◆ What you will do: Copy out each line of the material in which the word "about" can be found.
>>
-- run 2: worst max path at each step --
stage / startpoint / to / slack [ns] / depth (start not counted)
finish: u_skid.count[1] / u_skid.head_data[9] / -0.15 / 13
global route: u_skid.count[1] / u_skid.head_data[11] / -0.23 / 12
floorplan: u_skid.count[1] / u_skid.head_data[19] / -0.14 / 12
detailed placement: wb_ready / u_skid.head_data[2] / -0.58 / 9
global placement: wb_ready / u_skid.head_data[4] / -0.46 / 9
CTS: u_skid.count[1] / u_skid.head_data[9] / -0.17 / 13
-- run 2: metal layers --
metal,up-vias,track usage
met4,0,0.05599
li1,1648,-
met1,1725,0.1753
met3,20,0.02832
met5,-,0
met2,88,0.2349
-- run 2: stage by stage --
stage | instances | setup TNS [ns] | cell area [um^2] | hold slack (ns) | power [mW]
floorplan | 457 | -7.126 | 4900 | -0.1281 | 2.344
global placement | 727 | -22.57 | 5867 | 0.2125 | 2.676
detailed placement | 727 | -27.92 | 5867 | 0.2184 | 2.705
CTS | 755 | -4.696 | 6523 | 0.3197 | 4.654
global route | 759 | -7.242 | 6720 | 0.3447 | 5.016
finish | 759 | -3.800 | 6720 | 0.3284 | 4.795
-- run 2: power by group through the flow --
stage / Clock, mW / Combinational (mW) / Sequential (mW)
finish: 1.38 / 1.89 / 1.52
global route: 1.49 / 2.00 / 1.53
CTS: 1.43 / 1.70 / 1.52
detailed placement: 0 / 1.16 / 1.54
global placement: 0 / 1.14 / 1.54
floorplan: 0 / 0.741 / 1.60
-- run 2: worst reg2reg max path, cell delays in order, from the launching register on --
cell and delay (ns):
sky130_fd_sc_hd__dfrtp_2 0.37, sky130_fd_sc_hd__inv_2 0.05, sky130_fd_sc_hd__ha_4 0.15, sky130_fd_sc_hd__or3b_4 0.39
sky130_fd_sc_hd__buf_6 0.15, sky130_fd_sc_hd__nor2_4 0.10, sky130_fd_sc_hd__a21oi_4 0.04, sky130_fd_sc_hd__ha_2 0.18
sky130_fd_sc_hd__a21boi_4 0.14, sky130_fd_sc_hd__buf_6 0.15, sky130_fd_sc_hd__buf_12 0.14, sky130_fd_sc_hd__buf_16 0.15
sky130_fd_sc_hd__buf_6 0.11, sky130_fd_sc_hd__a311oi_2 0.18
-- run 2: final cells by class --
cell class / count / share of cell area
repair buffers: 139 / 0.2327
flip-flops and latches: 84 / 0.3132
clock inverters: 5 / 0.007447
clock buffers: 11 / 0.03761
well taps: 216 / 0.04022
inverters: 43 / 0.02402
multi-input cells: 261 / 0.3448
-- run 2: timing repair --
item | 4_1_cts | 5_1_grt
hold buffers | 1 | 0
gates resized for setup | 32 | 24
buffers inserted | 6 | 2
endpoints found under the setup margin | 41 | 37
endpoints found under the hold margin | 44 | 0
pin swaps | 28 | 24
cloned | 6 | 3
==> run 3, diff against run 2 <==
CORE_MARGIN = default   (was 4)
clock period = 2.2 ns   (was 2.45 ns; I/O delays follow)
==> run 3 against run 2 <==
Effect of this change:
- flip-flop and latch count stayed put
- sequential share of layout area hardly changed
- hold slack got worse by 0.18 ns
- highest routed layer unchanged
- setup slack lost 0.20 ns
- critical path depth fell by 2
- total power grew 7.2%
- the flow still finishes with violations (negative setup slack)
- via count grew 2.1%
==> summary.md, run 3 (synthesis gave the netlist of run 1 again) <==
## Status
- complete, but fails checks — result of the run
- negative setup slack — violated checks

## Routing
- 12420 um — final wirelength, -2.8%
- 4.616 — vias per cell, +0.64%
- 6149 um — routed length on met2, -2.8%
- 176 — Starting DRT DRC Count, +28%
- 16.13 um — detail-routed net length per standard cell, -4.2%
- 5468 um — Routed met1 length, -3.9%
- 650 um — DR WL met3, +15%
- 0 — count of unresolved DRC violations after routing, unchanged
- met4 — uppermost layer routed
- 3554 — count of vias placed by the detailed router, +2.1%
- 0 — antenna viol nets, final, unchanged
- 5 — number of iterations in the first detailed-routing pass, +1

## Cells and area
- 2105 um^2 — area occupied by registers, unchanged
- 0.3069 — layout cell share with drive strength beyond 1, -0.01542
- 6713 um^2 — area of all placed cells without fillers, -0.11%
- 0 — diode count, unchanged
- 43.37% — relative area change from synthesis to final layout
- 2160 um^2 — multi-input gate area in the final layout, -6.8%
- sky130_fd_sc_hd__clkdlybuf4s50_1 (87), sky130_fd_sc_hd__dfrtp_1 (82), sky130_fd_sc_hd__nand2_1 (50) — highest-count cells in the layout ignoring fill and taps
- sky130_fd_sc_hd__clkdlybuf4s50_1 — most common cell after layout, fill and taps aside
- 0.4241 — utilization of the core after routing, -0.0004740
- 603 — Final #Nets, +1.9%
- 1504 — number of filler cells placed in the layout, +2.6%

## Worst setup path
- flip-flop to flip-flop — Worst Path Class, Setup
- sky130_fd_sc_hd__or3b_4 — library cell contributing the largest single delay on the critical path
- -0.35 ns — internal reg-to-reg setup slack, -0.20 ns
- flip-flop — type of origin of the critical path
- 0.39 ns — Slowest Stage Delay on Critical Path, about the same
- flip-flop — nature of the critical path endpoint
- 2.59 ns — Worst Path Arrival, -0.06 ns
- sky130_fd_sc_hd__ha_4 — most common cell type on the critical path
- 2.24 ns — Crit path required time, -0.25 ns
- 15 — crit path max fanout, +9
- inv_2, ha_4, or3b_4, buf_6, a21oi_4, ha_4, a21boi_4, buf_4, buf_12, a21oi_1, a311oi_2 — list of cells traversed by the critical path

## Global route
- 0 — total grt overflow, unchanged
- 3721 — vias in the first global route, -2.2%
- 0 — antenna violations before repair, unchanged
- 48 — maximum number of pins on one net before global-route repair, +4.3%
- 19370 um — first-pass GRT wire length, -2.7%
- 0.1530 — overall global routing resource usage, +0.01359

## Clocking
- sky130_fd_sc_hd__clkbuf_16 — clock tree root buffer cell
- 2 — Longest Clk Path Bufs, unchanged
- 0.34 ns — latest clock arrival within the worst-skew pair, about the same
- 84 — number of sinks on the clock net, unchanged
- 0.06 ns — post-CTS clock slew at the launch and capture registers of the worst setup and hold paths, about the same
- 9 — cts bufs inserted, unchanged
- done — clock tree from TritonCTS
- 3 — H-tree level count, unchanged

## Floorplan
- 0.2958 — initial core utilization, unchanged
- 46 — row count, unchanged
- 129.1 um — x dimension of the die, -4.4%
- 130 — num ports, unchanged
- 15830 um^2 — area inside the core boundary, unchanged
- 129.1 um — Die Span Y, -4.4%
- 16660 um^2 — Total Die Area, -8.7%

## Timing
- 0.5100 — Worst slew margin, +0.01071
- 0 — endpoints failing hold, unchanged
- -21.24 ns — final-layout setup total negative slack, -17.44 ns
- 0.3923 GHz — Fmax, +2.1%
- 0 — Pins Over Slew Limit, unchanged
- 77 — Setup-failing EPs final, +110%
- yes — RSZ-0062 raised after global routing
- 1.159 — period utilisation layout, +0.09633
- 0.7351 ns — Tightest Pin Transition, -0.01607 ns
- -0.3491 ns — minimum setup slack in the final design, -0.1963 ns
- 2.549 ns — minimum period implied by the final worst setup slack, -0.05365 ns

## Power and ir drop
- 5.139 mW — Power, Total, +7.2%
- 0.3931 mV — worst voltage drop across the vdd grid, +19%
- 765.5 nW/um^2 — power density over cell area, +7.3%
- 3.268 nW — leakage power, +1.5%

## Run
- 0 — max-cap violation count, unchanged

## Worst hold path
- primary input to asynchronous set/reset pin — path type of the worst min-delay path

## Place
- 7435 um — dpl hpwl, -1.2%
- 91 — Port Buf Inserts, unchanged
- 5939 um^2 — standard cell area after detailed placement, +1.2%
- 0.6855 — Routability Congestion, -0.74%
<<
◆ Solution to this exercise:
- 0.39 ns — Slowest Stage Delay on Critical Path, about the same
- 0.34 ns — latest clock arrival within the worst-skew pair, about the same
- 0.06 ns — post-CTS clock slew at the launch and capture registers of the worst setup and hold paths, about the same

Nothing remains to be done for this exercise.